→ **WHAT THE TASK REQUIRES**: Search the records for the string "type". Copy each line where it occurs.

→ **RECORDS SUPPLIED**:
________

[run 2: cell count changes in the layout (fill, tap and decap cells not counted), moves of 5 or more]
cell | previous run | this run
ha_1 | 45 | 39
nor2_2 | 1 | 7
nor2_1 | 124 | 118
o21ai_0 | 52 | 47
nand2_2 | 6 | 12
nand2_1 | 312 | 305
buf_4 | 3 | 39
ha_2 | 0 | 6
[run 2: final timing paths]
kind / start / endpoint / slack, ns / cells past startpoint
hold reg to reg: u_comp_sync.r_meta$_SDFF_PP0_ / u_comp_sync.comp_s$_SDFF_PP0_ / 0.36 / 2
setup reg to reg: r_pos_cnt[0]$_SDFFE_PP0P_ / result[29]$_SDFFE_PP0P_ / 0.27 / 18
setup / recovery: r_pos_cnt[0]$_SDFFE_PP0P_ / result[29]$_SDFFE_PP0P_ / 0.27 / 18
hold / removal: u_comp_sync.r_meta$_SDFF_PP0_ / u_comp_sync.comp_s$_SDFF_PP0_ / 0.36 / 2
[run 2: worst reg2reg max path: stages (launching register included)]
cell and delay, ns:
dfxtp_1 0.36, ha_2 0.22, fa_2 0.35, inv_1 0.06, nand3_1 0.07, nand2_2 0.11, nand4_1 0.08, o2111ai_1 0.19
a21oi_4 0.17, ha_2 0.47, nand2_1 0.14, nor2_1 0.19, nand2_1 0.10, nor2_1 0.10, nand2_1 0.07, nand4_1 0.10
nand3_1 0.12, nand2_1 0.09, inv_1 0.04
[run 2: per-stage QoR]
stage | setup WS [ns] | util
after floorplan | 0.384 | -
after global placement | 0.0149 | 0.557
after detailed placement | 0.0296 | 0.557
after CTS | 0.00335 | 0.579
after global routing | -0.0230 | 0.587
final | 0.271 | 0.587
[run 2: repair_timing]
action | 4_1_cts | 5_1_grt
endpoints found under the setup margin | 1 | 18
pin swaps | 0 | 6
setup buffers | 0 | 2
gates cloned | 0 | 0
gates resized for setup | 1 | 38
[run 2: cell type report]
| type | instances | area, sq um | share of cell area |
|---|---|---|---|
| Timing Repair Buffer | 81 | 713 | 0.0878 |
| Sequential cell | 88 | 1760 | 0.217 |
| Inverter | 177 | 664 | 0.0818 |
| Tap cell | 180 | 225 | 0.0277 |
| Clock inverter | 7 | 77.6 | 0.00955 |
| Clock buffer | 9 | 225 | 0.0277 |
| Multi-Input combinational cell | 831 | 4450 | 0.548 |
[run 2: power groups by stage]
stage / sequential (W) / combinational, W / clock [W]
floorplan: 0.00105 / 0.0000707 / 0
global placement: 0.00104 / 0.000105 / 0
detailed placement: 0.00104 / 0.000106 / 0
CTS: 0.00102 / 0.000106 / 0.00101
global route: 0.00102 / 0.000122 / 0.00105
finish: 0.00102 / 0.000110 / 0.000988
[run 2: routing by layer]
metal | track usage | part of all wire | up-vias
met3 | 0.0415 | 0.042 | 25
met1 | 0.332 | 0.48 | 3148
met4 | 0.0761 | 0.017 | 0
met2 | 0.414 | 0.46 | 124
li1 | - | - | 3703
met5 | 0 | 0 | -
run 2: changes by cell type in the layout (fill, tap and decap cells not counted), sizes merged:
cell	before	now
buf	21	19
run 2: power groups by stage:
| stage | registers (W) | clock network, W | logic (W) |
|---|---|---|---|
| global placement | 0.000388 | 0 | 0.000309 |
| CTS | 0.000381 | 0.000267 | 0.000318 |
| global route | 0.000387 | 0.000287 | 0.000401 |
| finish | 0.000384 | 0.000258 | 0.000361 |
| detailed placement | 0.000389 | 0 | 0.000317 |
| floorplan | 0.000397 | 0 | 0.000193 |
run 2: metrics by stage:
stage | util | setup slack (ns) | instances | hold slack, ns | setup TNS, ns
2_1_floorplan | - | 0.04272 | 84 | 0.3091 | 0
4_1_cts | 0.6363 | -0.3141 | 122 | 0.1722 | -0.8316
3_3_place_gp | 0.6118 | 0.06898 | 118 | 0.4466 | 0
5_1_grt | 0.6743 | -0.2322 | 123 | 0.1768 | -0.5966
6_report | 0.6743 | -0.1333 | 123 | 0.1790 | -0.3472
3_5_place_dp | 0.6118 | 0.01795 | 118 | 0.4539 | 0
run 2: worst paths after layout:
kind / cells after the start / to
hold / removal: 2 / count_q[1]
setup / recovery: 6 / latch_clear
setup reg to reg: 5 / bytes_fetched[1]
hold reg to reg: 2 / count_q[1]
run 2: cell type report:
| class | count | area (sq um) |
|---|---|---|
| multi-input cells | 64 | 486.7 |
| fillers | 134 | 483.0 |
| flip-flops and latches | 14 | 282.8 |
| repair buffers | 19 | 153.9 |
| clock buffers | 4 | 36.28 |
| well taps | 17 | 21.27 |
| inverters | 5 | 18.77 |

________

→ **RESULT**:
[run 2: cell type report]
| type | instances | area, sq um | share of cell area |
run 2: changes by cell type in the layout (fill, tap and decap cells not counted), sizes merged:
run 2: cell type report:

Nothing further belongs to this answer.